CLEANSING DATA: CRITICAL TO CONTACT MANAGEMENT SUCCESS
Data cleansing is a process that analyzes the data collected from multiple sources within a law firm, detects errors, makes corrections based on predetermined standards and highlights non-routine records for closer attention by a human data steward.
In the legal industry, where lawyers manage high-net-worth relationships, having very accurate client and contact data is essential to success. Automated data cleansing software can assist with much of this process; however, human review is still essential.
Obviously, the more automated the data cleansing process, the less expensive and more consistent the end result will be. The combination of contact data from many sources introduces myriad opportunities for error. Because the records in each database were entered by a different person or persons, each person may have introduced typos, placed data in an incorrect field or used different conventions for addresses and abbreviations.
This problem is only exacerbated in a merger situation - where the combined databases are even more diverse. Contact data from some sources - like an attorney's Microsoft® Outlook contacts - may be fairly up-to-date and correct, while data from other sources - like the mailing list from a 2005 seminar - is more likely to be out-of-date and incorrect.
If a CM system is installed and data from various sources dumped into it with no cleansing, a senior partner's valued client could easily receive four copies of an invitation to an upcoming event based simply on name variation - one for James Steward, one for Jim Steward, one for James W. Steward and one for J.W. Steward. And who knows how many combinations and permutations might be generated by the address fields?
When he gets a complaint from the client ("After all these years and all the money I've sent your way, don't you guys know who I am?"), the senior partner will be highly annoyed - and less likely to use the CM system in the future.
Lawyers are trained to develop a highly critical eye for their client work. Even simple errors in the data contained in a newly launched CM system will cause them to lose confidence and opt out - leading to the system's costly failure.

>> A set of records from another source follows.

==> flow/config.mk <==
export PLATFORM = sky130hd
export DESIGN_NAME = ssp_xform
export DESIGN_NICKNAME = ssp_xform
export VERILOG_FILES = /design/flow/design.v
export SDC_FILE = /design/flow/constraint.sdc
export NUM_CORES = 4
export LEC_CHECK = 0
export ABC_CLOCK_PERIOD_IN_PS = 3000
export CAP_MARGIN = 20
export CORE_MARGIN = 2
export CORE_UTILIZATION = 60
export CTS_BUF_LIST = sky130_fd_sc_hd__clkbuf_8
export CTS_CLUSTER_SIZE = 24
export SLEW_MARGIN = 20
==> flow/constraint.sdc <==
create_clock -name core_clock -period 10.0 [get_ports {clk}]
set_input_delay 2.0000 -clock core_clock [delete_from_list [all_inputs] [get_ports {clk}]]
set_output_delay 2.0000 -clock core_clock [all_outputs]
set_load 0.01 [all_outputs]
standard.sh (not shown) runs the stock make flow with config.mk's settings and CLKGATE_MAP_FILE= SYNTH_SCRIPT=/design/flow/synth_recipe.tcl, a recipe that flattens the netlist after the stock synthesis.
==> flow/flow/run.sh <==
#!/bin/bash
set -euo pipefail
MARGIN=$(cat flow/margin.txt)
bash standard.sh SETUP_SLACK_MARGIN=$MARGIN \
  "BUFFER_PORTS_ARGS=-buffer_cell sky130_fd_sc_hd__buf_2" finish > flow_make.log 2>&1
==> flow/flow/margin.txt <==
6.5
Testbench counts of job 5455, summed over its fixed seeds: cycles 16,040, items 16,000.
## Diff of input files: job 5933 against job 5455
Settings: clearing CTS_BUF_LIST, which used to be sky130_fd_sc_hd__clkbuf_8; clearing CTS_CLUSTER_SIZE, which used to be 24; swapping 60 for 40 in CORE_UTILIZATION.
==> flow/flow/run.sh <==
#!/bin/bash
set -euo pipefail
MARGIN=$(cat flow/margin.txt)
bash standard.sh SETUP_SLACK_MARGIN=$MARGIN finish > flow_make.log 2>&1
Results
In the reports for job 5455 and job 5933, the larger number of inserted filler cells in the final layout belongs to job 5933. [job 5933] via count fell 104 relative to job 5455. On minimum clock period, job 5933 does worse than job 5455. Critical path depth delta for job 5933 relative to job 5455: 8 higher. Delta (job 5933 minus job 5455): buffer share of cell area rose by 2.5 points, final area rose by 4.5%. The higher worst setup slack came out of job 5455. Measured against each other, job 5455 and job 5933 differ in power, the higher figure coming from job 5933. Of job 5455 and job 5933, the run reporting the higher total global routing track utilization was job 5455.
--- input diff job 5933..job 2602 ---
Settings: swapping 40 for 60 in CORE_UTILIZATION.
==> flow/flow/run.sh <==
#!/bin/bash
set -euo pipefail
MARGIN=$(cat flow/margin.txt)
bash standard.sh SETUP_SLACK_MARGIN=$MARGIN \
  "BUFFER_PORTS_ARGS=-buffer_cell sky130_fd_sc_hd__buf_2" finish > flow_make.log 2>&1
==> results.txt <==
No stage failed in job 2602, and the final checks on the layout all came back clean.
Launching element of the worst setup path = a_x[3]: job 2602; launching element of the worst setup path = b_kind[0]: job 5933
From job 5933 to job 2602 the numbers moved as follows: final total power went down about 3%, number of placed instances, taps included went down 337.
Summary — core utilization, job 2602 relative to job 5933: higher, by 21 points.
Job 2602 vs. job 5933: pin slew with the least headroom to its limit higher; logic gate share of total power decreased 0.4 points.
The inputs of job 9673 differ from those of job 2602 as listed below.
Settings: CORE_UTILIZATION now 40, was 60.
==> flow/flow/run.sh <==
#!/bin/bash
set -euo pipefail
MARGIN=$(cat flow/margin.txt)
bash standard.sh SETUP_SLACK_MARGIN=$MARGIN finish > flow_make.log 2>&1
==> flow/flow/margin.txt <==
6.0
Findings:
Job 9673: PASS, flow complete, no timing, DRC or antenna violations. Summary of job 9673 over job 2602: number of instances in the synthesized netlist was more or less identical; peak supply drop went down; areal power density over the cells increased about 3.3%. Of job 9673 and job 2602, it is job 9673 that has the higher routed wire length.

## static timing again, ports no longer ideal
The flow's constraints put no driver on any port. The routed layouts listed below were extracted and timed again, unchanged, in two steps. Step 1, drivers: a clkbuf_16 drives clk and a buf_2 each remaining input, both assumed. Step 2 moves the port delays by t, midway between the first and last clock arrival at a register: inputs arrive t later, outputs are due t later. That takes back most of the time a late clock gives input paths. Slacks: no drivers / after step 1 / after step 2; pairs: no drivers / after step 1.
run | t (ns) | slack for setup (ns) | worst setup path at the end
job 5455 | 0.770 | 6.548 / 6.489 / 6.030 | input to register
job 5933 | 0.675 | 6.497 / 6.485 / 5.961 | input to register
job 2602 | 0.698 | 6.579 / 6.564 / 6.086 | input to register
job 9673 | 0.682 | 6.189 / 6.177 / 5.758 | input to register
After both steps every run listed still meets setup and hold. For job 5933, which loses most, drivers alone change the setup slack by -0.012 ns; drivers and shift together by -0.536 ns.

DATA CLEANSING IS ESSENTIAL
The first step in the data cleansing process is a search of a law firm's database records to identify and collect all of the firm's existing data sources. One major source of good contact information is the Microsoft Outlook contacts of the firm's attorneys. The average attorney has 300 to 400 contacts. In Contact Manager, the solution implemented by Hubbard One, all individual attorney contacts will be combined and synchronized to create a single version of the record in the centralized database (there is also an option that allows an attorney to keep parts of the contact record private).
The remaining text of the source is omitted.